In its first phase, to be completed in 2024, the project will produce up to 640 tonnes of green hydrogen per annum for use in the existing Yara Pilbara ammonia plant to produce green ammonia.
According to ENGIE, this will be a key to developing a “Pilbara Green Hydrogen Hub”, serving local and export markets, and building on existing export infrastructure and abundant renewable energy resources in the region.
The project is being developed with the support of a $47.5 million grant from the Australian Government’s ARENA Renewable Hydrogen Deployment Fund and a $2 million grant from the Western Australian Government’s Renewable Hydrogen Fund.

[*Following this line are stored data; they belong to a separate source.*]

**config.mk**
```make
export PLATFORM = sky130hd
export DESIGN_NAME = spi_cmd_if
export DESIGN_NICKNAME = d
export VERILOG_FILES = /design/src/rtl/spi_cmd_pkg.sv /design/src/rtl/spi_cmd_sync.sv /design/src/rtl/spi_cmd_regs.sv /design/src/rtl/spi_cmd_ctrl.sv /design/src/rtl/spi_cmd_if.sv
export SDC_FILE = /design/constraint.sdc
export NUM_CORES = 1
export LEC_CHECK = 0
export ABC_AREA = 1
export BUFFER_PORTS_ARGS = -buffer_cell sky130_fd_sc_hd__buf_2
export CORE_MARGIN = 5
export CORE_UTILIZATION = 45
export DETAILED_ROUTE_END_ITERATION = 7
export SLEW_MARGIN = 20
export SYNTH_ARGS = -nofsm -noshare
export SYNTH_HDL_FRONTEND = slang
export SYNTH_SLANG_ARGS = --single-unit
export TNS_END_PERCENT = 100
```
**constraint.sdc**
```tcl
create_clock -name clk -period 2.8 [get_ports clk]
set_input_delay 0.14 -clock clk [delete_from_list [all_inputs] [get_ports clk]]
set_output_delay 0.14 -clock clk [all_outputs]
set_load 0.05 [all_outputs]
```
**src/rtl/spi_cmd_pkg.sv**
```systemverilog
package spi_cmd_pkg;

  localparam int unsigned AW    = 4;
  localparam int unsigned DW    = 8;
  localparam int unsigned DEPTH = 1 << AW;

  typedef enum logic [1:0] {
    ST_OP,
    ST_CNT,
    ST_WR,
    ST_TX
  } st_t;

  localparam logic [3:0] PFX_WR     = 4'h5;
  localparam logic [3:0] PFX_RD     = 4'h1;
  localparam logic [7:0] OP_RDATA   = 8'h01;
  localparam logic [7:0] OP_RDATAC  = 8'h03;
  localparam logic [7:0] OP_STOPC   = 8'h0F;
  localparam logic [7:0] OP_CALSELF = 8'hF0;
  localparam logic [7:0] OP_CALOFS  = 8'hF3;
  localparam logic [7:0] OP_CALGAIN = 8'hF4;
  localparam logic [7:0] OP_SYNC    = 8'hFC;
  localparam logic [7:0] OP_SLEEP   = 8'hFD;
  localparam logic [7:0] OP_RESET   = 8'hFE;

  // strobe vector bit positions
  localparam int unsigned SB_SELF  = 0;
  localparam int unsigned SB_OFS   = 1;
  localparam int unsigned SB_GAIN  = 2;
  localparam int unsigned SB_SYNC  = 3;
  localparam int unsigned SB_SLEEP = 4;
  localparam int unsigned NSTRB    = 5;

  function automatic logic [DW-1:0] reg_init(input int a);
    case (a)
      10:      reg_init = 8'h59;
      11, 12:  reg_init = 8'h55;
      default: reg_init = '0;
    endcase
  endfunction

endpackage

```
**src/rtl/spi_cmd_sync.sv**
```systemverilog
module spi_cmd_sync #(
  parameter int unsigned STAGES    = 2,
  parameter int unsigned TO_PULSES = 3
) (
  input  logic clk,
  input  logic rst,
  input  logic sclk,
  input  logic cs_n,
  input  logic din,
  input  logic pol,
  input  logic drdy,
  output logic samp_ev,
  output logic launch_ev,
  output logic din_s,
  output logic cs_hi,
  output logic fresh
);
  localparam int unsigned CW = $clog2(TO_PULSES + 1);

  logic [STAGES-1:0] sck_sr, cs_sr, di_sr;
  logic              sck_prev;
  logic [CW-1:0]     idle_q;
  logic              sck_s, rise, fall;

  always_ff @(posedge clk) begin
    if (rst) begin
      sck_sr   <= {STAGES{pol}};
      cs_sr    <= '1;
      di_sr    <= '0;
      sck_prev <= pol;
    end else begin
      sck_sr   <= {sck_sr[STAGES-2:0], sclk};
      cs_sr    <= {cs_sr[STAGES-2:0], cs_n};
      di_sr    <= {di_sr[STAGES-2:0], din};
      sck_prev <= sck_sr[STAGES-1];
    end
  end

  assign sck_s     = sck_sr[STAGES-1];
  assign rise      = sck_s & ~sck_prev;
  assign fall      = ~sck_s & sck_prev;
  assign samp_ev   = pol ? rise : fall;
  assign launch_ev = pol ? fall : rise;
  assign din_s     = di_sr[STAGES-1];
  assign cs_hi     = cs_sr[STAGES-1];

  // inactivity counter in data-ready pulses
  always_ff @(posedge clk) begin
    if (rst || cs_hi || rise || fall) begin
      idle_q <= '0;
    end else if (drdy && (idle_q != CW'(TO_PULSES))) begin
      idle_q <= idle_q + 1'b1;
    end
  end

  assign fresh = (idle_q == CW'(TO_PULSES));

endmodule

```
**src/rtl/spi_cmd_regs.sv**
```systemverilog
module spi_cmd_regs
  import spi_cmd_pkg::*;
#(
  parameter int unsigned RO_BASE   = 13,
  parameter int unsigned CTRL_ADDR = 2,
  localparam int unsigned RO_N     = DEPTH - RO_BASE
) (
  input  logic               clk,
  input  logic               rst,
  input  logic               init,
  input  logic               we,
  input  logic [AW-1:0]      waddr,
  input  logic [DW-1:0]      wdata,
  input  logic               ld,
  input  logic [RO_N*DW-1:0] ld_word,
  input  logic [AW-1:0]      raddr,
  output logic [DW-1:0]      rdata,
  output logic [DW-1:0]      ctrl_q
);
  logic [DW-1:0] rf [DEPTH];

  for (genvar i = 0; i < DEPTH; i++) begin : g_ent
    if (i >= RO_BASE) begin : g_ro
      localparam int unsigned SL = (RO_N - 1 - (i - RO_BASE)) * DW;
      always_ff @(posedge clk) begin
        if (rst || init)  rf[i] <= reg_init(i);
        else if (ld)      rf[i] <= ld_word[SL +: DW];
      end
    end else begin : g_rw
      always_ff @(posedge clk) begin
        if (rst || init)                    rf[i] <= reg_init(i);
        else if (we && (waddr == AW'(i)))   rf[i] <= wdata;
      end
    end
  end

  assign rdata  = rf[raddr];
  assign ctrl_q = rf[CTRL_ADDR];

endmodule

```
**src/rtl/spi_cmd_ctrl.sv**
```systemverilog
module spi_cmd_ctrl
  import spi_cmd_pkg::*;
#(
  parameter int unsigned RO_BASE = 13,
  localparam int unsigned RO_N   = DEPTH - RO_BASE
) (
  input  logic             clk,
  input  logic             rst,
  input  logic             samp_ev,
  input  logic             launch_ev,
  input  logic             din_s,
  input  logic             cs_hi,
  input  logic             fresh,
  input  logic             order_lsb,
  input  logic [DW-1:0]    rdata,
  output logic [AW-1:0]    raddr,
  output logic             we,
  output logic [AW-1:0]    waddr,
  output logic [DW-1:0]    wdata,
  output logic             init,
  output logic [NSTRB-1:0] strb,
  output logic             dout,
  output logic             dout_oe
);
  st_t              st_q, st_b, st_d;
  logic [2:0]       bit_q, bit_b, bit_d;
  logic [DW-2:0]    sh_q, sh_d;
  logic [AW-1:0]    addr_q, addr_d, wa_d;
  logic [AW-1:0]    rem_q, rem_d;
  logic             isrd_q, isrd_d;
  logic             cont_q, cont_b, cont_d;
  logic [DW-1:0]    tx_q, tx_d, wd_d, rx;
  logic             dout_d, we_d, init_d;
  logic [NSTRB-1:0] strb_d;
  logic             byte_done;

  // a timed-out bus restarts from the opcode state at this edge
  assign st_b   = fresh ? ST_OP : st_q;
  assign bit_b  = fresh ? 3'd0 : bit_q;
  assign cont_b = fresh ? 1'b0 : cont_q;

  assign rx        = {sh_q, din_s};
  assign byte_done = samp_ev && (bit_b == 3'd7);

  always_comb begin
    st_d   = st_b;
    bit_d  = bit_b;
    sh_d   = sh_q;
    addr_d = addr_q;
    rem_d  = rem_q;
    isrd_d = isrd_q;
    cont_d = cont_b;
    tx_d   = tx_q;
    dout_d = dout;
    strb_d = '0;
    init_d = 1'b0;
    we_d   = 1'b0;
    wa_d   = addr_q;
    wd_d   = rx;
    raddr  = addr_q;

    if (samp_ev) begin
      sh_d  = {sh_q[DW-3:0], din_s};
      bit_d = bit_b + 3'd1;
    end

    if (launch_ev && (st_b == ST_TX)) begin
      dout_d = order_lsb ? tx_q[bit_b] : tx_q[3'd7 - bit_b];
    end

    if (byte_done) begin
      case (st_b)
        ST_OP: begin
          if (rx[7:4] == PFX_WR) begin
            addr_d = rx[3:0];
            isrd_d = 1'b0;
            st_d   = ST_CNT;
          end else if (rx[7:4] == PFX_RD) begin
            addr_d = rx[3:0];
            isrd_d = 1'b1;
            st_d   = ST_CNT;
          end else begin
            case (rx)
              OP_RDATA, OP_RDATAC: begin
                raddr  = AW'(RO_BASE);
                addr_d = AW'(RO_BASE);
                tx_d   = rdata;
                rem_d  = AW'(RO_N - 1);
                st_d   = ST_TX;
                cont_d = (rx == OP_RDATAC);
              end
              OP_STOPC:   cont_d = 1'b0;
              OP_CALSELF: strb_d[SB_SELF]  = 1'b1;
              OP_CALOFS:  strb_d[SB_OFS]   = 1'b1;
              OP_CALGAIN: strb_d[SB_GAIN]  = 1'b1;
              OP_SYNC:    strb_d[SB_SYNC]  = 1'b1;
              OP_SLEEP:   strb_d[SB_SLEEP] = 1'b1;
              OP_RESET:   init_d = 1'b1;
              default: ;
            endcase
          end
        end
        ST_CNT: begin
          rem_d = rx[3:0];
          if (isrd_q) begin
            tx_d = rdata;
            st_d = ST_TX;
          end else begin
            st_d = ST_WR;
          end
        end
        ST_WR: begin
          we_d   = 1'b1;
          addr_d = addr_q + 1'b1;
          if (rem_q == '0) st_d = ST_OP;
          else             rem_d = rem_q - 1'b1;
        end
        ST_TX: begin
          if (cont_b && (rx == OP_STOPC)) begin
            cont_d = 1'b0;
            st_d   = ST_OP;
          end else if (rem_q == '0) begin
            if (cont_b) begin
              raddr  = AW'(RO_BASE);
              addr_d = AW'(RO_BASE);
              tx_d   = rdata;
              rem_d  = AW'(RO_N - 1);
            end else begin
              st_d = ST_OP;
            end
          end else begin
            raddr  = addr_q + 1'b1;
            addr_d = addr_q + 1'b1;
            tx_d   = rdata;
            rem_d  = rem_q - 1'b1;
          end
        end
        default: st_d = ST_OP;
      endcase
    end
  end

  always_ff @(posedge clk) begin
    if (rst || cs_hi) begin
      st_q   <= ST_OP;
      bit_q  <= '0;
      sh_q   <= '0;
      addr_q <= '0;
      rem_q  <= '0;
      isrd_q <= 1'b0;
      cont_q <= 1'b0;
      tx_q   <= '0;
      dout   <= 1'b0;
      strb   <= '0;
      init   <= 1'b0;
      we     <= 1'b0;
      waddr  <= '0;
      wdata  <= '0;
    end else begin
      st_q   <= st_d;
      bit_q  <= bit_d;
      sh_q   <= sh_d;
      addr_q <= addr_d;
      rem_q  <= rem_d;
      isrd_q <= isrd_d;
      cont_q <= cont_d;
      tx_q   <= tx_d;
      dout   <= dout_d;
      strb   <= strb_d;
      init   <= init_d;
      we     <= we_d;
      waddr  <= wa_d;
      wdata  <= wd_d;
    end
  end

  assign dout_oe = (st_q == ST_TX);

endmodule

```
**src/rtl/spi_cmd_if.sv**
```systemverilog
module spi_cmd_if
  import spi_cmd_pkg::*;
#(
  parameter int unsigned SYNC_STAGES = 2,
  parameter int unsigned TO_PULSES   = 3,
  parameter int unsigned RO_BASE     = 13,
  parameter int unsigned CTRL_ADDR   = 2,
  parameter int unsigned ORDER_BIT   = 6,
  localparam int unsigned RO_N       = DEPTH - RO_BASE
) (
  input  logic               clk,
  input  logic               rst,
  input  logic               spi_sclk,
  input  logic               spi_cs_n,
  input  logic               spi_din,
  input  logic               spi_pol,
  input  logic               drdy,
  input  logic               conv_load,
  input  logic [RO_N*DW-1:0] conv_word,
  output logic               spi_dout,
  output logic               spi_dout_oe,
  output logic               cal_self,
  output logic               cal_offset,
  output logic               cal_gain,
  output logic               sync_pulse,
  output logic               sleep_pulse
);
  logic             samp_ev, launch_ev, din_s, cs_hi, fresh;
  logic [AW-1:0]    raddr, waddr;
  logic [DW-1:0]    rdata, wdata, ctrl_q;
  logic             we, init;
  logic [NSTRB-1:0] strb;

  spi_cmd_sync #(
    .STAGES   (SYNC_STAGES),
    .TO_PULSES(TO_PULSES)
  ) u_sync (
    .clk      (clk),
    .rst      (rst),
    .sclk     (spi_sclk),
    .cs_n     (spi_cs_n),
    .din      (spi_din),
    .pol      (spi_pol),
    .drdy     (drdy),
    .samp_ev  (samp_ev),
    .launch_ev(launch_ev),
    .din_s    (din_s),
    .cs_hi    (cs_hi),
    .fresh    (fresh)
  );

  spi_cmd_regs #(
    .RO_BASE  (RO_BASE),
    .CTRL_ADDR(CTRL_ADDR)
  ) u_regs (
    .clk    (clk),
    .rst    (rst),
    .init   (init),
    .we     (we),
    .waddr  (waddr),
    .wdata  (wdata),
    .ld     (conv_load),
    .ld_word(conv_word),
    .raddr  (raddr),
    .rdata  (rdata),
    .ctrl_q (ctrl_q)
  );

  spi_cmd_ctrl #(
    .RO_BASE(RO_BASE)
  ) u_ctrl (
    .clk      (clk),
    .rst      (rst),
    .samp_ev  (samp_ev),
    .launch_ev(launch_ev),
    .din_s    (din_s),
    .cs_hi    (cs_hi),
    .fresh    (fresh),
    .order_lsb(ctrl_q[ORDER_BIT]),
    .rdata    (rdata),
    .raddr    (raddr),
    .we       (we),
    .waddr    (waddr),
    .wdata    (wdata),
    .init     (init),
    .strb     (strb),
    .dout     (spi_dout),
    .dout_oe  (spi_dout_oe)
  );

  assign cal_self    = strb[SB_SELF];
  assign cal_offset  = strb[SB_OFS];
  assign cal_gain    = strb[SB_GAIN];
  assign sync_pulse  = strb[SB_SYNC];
  assign sleep_pulse = strb[SB_SLEEP];

endmodule

```
# Yosys cells after proc, flatten, opt, wreduce, memory -nomap -nowiden
# Memories as Yosys holds them, arrays and structs flattened.
# Index checks and enable logic that the tools add are counted.
dict set report totals {
  ramBits 128
  inputBits 32
  rom_bits 0
  latch_bits 0
  mem_count 1
  word_cells 245
  register_bits 59
}
dict set report op_classes {
  eq_ne 37
  n_div 0
  n_addsub 5
  n_reduce_logical 34
  muxes 125
  n_shift 0
  n_lt_le_gt_ge 2
  n_bitwise 22
  multipliers 0
}
# name depth word_bits rd rd_clocked_by_memory_dff write_ports line_no
set mem_list {}
lappend mem_list {u_regs.rf 16 8 2 0 16 spi_cmd_regs.sv:20} ;# logic [DW-1:0] rf [DEPTH];
# op count
set ops {}
lappend ops {{8-bit two-way mux} 23}
lappend ops {{1-bit two-way mux} 65}
lappend ops {{4-bit two-way mux} 16}
lappend ops {{8-bit == test, second input constant} 6}
lappend ops {{8-bit case mux with 3 select lines} 1}
lappend ops {{4-bit by 3-bit == test with 1-bit output, second input constant} 5}
lappend ops {{4-bit == test, second input constant} 5}
lappend ops {{2-bit two-way mux} 10}
lappend ops {{1-bit logical AND} 17}
lappend ops {{1-bit bitwise OR} 16}
lappend ops {{4-bit case mux with 4 select lines} 1}
lappend ops {{2-bit inequality test, second input constant} 6}
lappend ops {{4-bit case mux with 3 select lines} 1}
lappend ops {{2-bit == test, second input constant} 4}
lappend ops {{4-bit by 1-bit == test with 1-bit output, second input constant} 2}
lappend ops {{4-bit by 2-bit == test with 1-bit output, second input constant} 2}
lappend ops {{8-bit by 1-bit == test with 1-bit output, second input constant} 1}
lappend ops {{8-bit by 2-bit == test with 1-bit output, second input constant} 1}
lappend ops {{8-bit by 4-bit == test with 1-bit output, second input constant} 1}
lappend ops {{4-bit logical NOT} 2}
lappend ops {{3-bit by 4-bit less-than comparator with 1-bit output, second input constant} 2}
lappend ops {{2-bit case mux with 4 select lines} 1}
lappend ops {{4-bit case mux with 2 select lines} 1}
lappend ops {{8-bit AND reduction} 1}
lappend ops {{other kinds (23)} 35}

# Depth between registers and ports, before layout
# An unclocked memory read counts as a cell.
dict set report logic_depth {
  word_depth 12
  ltp_mapped 20
  depth_no_buf 18
}

# Hierarchy
# From an unflattened synthesis, not the netlist that was laid out.
dict set report unflattened {
  cells_unflattened 1187
  hier_area_um2 9500.4
}
# module instances area_per_inst_um2 cells_each seq_area_each_um2
set modules_own_cells {}
lappend modules_own_cells {spi_cmd_regs 1 6411.1 744 3843.7}
lappend modules_own_cells {spi_cmd_ctrl 1 2743.9 397 1001.0}
lappend modules_own_cells {spi_cmd_sync 1 345.3 46 180.2}

# Worst setup path before layout
# Ideal clock, no wire load.
dict set report synth_timing {
  path_kind {register to register}
  startpoint {reg u_sync.idle_q[0]}
  endpoint {reg u_ctrl.tx_q[0]}
  arrival_time_ns 2.694
  stages_incl_launch_ff 21
  path_slack_ns -0.003
  path_cell_list {dfxtp_1 -> ha_1 -> clkinv_1 -> nand2_1 -> clkbuf_1 -> inv_1 -> ha_1 -> ha_1 -> nand3_1 -> buf_2 -> nand2_1 -> buf_2 -> buf_2 -> nand3_1 -> nand2_1 -> nand2_1 -> nand3_1 -> nand3_1 -> nand3_1 -> nand2_1 -> inv_1}
}
dict set report synth_via {
  elab_chain_len 12
  word_cells_on_any_way 32
  cone_classes {10 x eq/ne; 16 x mux; 5 x reduce/logical; 1 x memory}
}
# item line_no
set synth_lines {}
lappend synth_lines {{start, declared} spi_cmd_sync.sv:22} ;# logic [CW-1:0] idle_q;
lappend synth_lines {{start signal, assigned} spi_cmd_sync.sv:52} ;# idle_q <= idle_q + 1'b1;
lappend synth_lines {{2-bit == test (*)} spi_cmd_sync.sv:56} ;# assign fresh = (idle_q == CW'(TO_PULSES));
lappend synth_lines {{1-bit two-way mux} spi_cmd_ctrl.sv:40} ;# assign cont_b = fresh ? 1'b0 : cont_q;
lappend synth_lines {{4-bit two-way mux} spi_cmd_ctrl.sv:123} ;# if (cont_b) begin
lappend synth_lines {{4-bit two-way mux} --}
lappend synth_lines {{4-bit two-way mux} spi_cmd_ctrl.sv:119} ;# if (cont_b && (rx == OP_STOPC)) begin
lappend synth_lines {{4-bit case mux with 2 select lines} spi_cmd_ctrl.sv:72} ;# case (st_b)
lappend synth_lines {{4-bit two-way mux} spi_cmd_ctrl.sv:71} ;# if (byte_done) begin
lappend synth_lines {{memory 16 x 8 bit} --}
lappend synth_lines {{8-bit two-way mux, on equally long branches} {spi_cmd_ctrl.sv:123, spi_cmd_ctrl.sv:83}}
lappend synth_lines {{8-bit two-way mux, on equally long branches} {spi_cmd_ctrl.sv:122, spi_cmd_ctrl.sv:78}}
lappend synth_lines {{8-bit two-way mux, on equally long branches} {spi_cmd_ctrl.sv:119, spi_cmd_ctrl.sv:74}}
lappend synth_lines {{8-bit case mux with 3 select lines} spi_cmd_ctrl.sv:72}
lappend synth_lines {{end signal, assigned} spi_cmd_ctrl.sv:167} ;# tx_q <= tx_d;
lappend synth_lines {{end, declared} spi_cmd_ctrl.sv:32} ;# logic [DW-1:0] tx_q, tx_d, wd_d, rx;
# Every way passes the cells marked *; elsewhere a longest branch is shown, timed or not. The select of a mux whose other input is x is not followed.
# A chain may end at the register's enable or synchronous reset.

# Final worst setup path
dict set report layout_timing {
  startpoint {reg u_sync.idle_q[0]}
  endpoint {reg u_ctrl.tx_q[7]}
}
# Same word-level chain as after synthesis.

==> impl_metrics.toml <==
[grt]
grt_pass1_wl_microns = 40200
grt-busiest-layer = "met2"
grt_overflow = 0
gr-usage-met2 = 0.331
met3_usage = 0.0427
grtUsageTotal = 0.216
grt_antenna_before_repair = 0
grt_max_degree = 48
grt_use_met1 = 0.305
grt_pass1_vias = 7284

[detailed_routing]
vias = 7850
drt_iter0_drc = 835
wl_microns = 26100
drcViolationCount = 0
viasPerCell = 5.32
drtAntennaViolNets = 0
firstDrtPassIters = 5
wl_per_cell_microns = 17.7

[clocking]
cts_num_sinks = 187
cts_tree = "done"
htree_levels = 4
root_buffer = "clkbuf_16"
cts_buffers = 17
clockBufferDepth = 2
clock_latency_ns = 0.44
path_clk_slew_ns = 0.07

[power]
seq_power_share = 0.526
netSwitchingPower_mw = 1.29
clock_power_share = 0.430
peakVddDrop_mv = 0.425
power.leakage_nw = 4.61
comb_power_share = 0.044
p_per_area_mw_per_mm2 = 530
switching_share = 0.223
p_int_mw = 4.50

[logic_synthesis]
async_flop_share = 0
synth_nets = 1171
synth_commonest_cells = "nand2_1, inv_1, nand3_1"
synth.most_common_cell = "nand2_1"
synth_edf_count = 128
synthDistinctLibCells = 43
synth_top_cells_by_area = "edfxtp_1, dfxtp_1, nand3_1, nand2_1, inv_1"
synth.top_cell.area_share = 0.411
ys_seq_area_frac = 0.538
syn_avg_cell_area_sq_um = 8.29
syn-cell-area_sq_mm = 0.00935
yosys_warnings = 0
ys_ff_latch = 187
synth_flop_cell = "edfxtp_1"
syn-instance-count = 1128
yosys.area.top_type = "edfxtp_1"

[hold_path]
hold_depth = 3
hp-class = "primary input to flip-flop"

[setup_path]
arrival_ns = 3.03
max_stage_delay_ns = 0.32
critPathTopFamily = "simple AND/OR/NAND/NOR gates"
worst-path-stages = 19
cpMaxStageDelayCell = "dfxtp_1"
path_cells = "ha_1 -> inv_2 -> buf_4 -> nand2_1 -> ha_1 -> inv_1 -> nand3_2 -> buf_12 -> nor2_2 -> nor2_2 -> nor2_4 -> buf_12 -> clkbuf_16 -> nand3_1 -> nand3_1 -> nand3_1 -> nand3_1 -> nand2_1 -> inv_1"
critical_path_buf_inv_count = 7
cp-start-kind = "flip-flop"
r2r_cells = 19
critical_path.max_fanout = 16
crit_required_ns = 3.19
critPathKind = "flip-flop to flip-flop"
critPathCaptureType = "flip-flop"
cp_common_cell = "nand3_1"

[final_layout]
nets = 1236
antennaDiodeCount = 0
final_layout_size_suffix_gt1_frac = 0.121
syn2layout_area_growth_pct = 16.9

[flow_run]
maxCapViolCount = 0

[floorplanning]
core_area_sq_mm = 0.0204
dieWidth_microns = 154
num_rows = 52
ios = 39
die_y_microns = 154
initial_utilization = 0.459
die_area_sq_mm = 0.0238

[timing]
fin_setup_tns_ns = 0
period_needed_ns = 2.64
worst_pin_slew_ns = 0.836
slew_violations = 0
relSlewSlack = 0.441
setup_viol = 0
hold_slack_ns = 0.00444
finalHoldViolCount = 0
finalClockSkew_ns = 0.00856
fin_crit_sh = 0.944
rsz0062_at_grt = "false"
fmax_ghz = 0.379

[placement]
place.gp.congestion = 0.935
portBuffers = 38
dp_hpwl_microns = 17400

[outcome]
status = "finished clean"
-- worst paths after layout --
kind	start	end	slack [ns]
worst min-delay path	conv_word[13]	u_regs.rf[14][5]$_SDFFCE_PN0P_	0.004
worst max register to register	u_sync.idle_q[0]$_SDFFE_PP0P_	u_ctrl.tx_q[7]$_SDFFE_PP0P_	0.16
worst max-delay path	u_sync.idle_q[0]$_SDFFE_PP0P_	u_ctrl.tx_q[7]$_SDFFE_PP0P_	0.16
worst min register to register	u_sync.di_sr[0]$_SDFF_PP0_	u_sync.di_sr[1]$_SDFF_PP0_	0.41
-- routing by layer --
layer	up-vias	share of wire
met5	-	0
met4	0	0.030
met3	52	0.076
met2	321	0.46
met1	3679	0.44
li1	3798	-
-- placed cells by master, fill, tap and decap left out, drive strengths merged, types with 2 or more instances in the layout --
| cell type | n |
|---|---|
| inv | 197 |
| nand2 | 191 |
| nand3 | 175 |
| nor2 | 168 |
| edfxtp | 128 |
| buf | 77 |
| dfxtp | 59 |
| o21ai | 40 |
| a21oi | 38 |
| nand3b | 24 |
| clkbuf | 24 |
| dlygate4sd3 | 17 |
| ha | 11 |
| nand4 | 8 |
| nor3 | 7 |
| clkinv | 5 |
| nor4 | 4 |
| xor2 | 4 |
| or2 | 4 |
| a221oi | 4 |
| o211ai | 4 |
| o31ai | 3 |
| a211oi | 2 |
| a31oi | 2 |
-- power by group through the flow --
stage	Clock [mW]	Sequential, mW	Combinational [mW]
6_report	2.49	3.05	0.256
5_1_grt	2.64	3.06	0.285
4_1_cts	2.50	3.05	0.251
3_5_place_dp	0	3.11	0.231
3_3_place_gp	0	3.11	0.231
2_1_floorplan	0	3.10	0.153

ENGIE has also executed an agreement with Mitsui & Co., Ltd., pursuant to which Mitsui has agreed to acquire a 28% stake in the joint venture company for the Yuri project, subject to the satisfaction of certain conditions under the agreement.
As disclosed, ENGIE and Mitsui intend to operate the Yuri project through this joint venture company.
Furthermore, the partners are set to commence the construction by November this year with an engineering, procurement, construction and commissioning (EPCC) contract awarded to a consortium of Technip Energies and Monford Group.
Under the EPCC contract, Technip Energies is responsible for the overall project management and the electrolysis plant engineering, procurement, commissioning and start-up.
Monford Group is responsible for the overall project construction and the PV farm engineering, procurement, commissioning and start-up.
Once commissioned, it is expected to be amongst the largest renewable energy-powered electrolysis in the world, which will help accelerate the hydrogen industry in Australia and demonstrate the ability to integrate electrolysers with ammonia plants.
“I am delighted to see the Yuri project moving forward very concretely as it fully illustrates one of the pillars of ENGIE’s hydrogen roadmap: industrial decarbonisation. Thanks to Australian authorities, we pave the way for hydrogen market development worldwide”, said ENGIE’s EVP in charge of Thermal Generation, Hydrogen and Energy Supply Activities, Sébastien Arbola.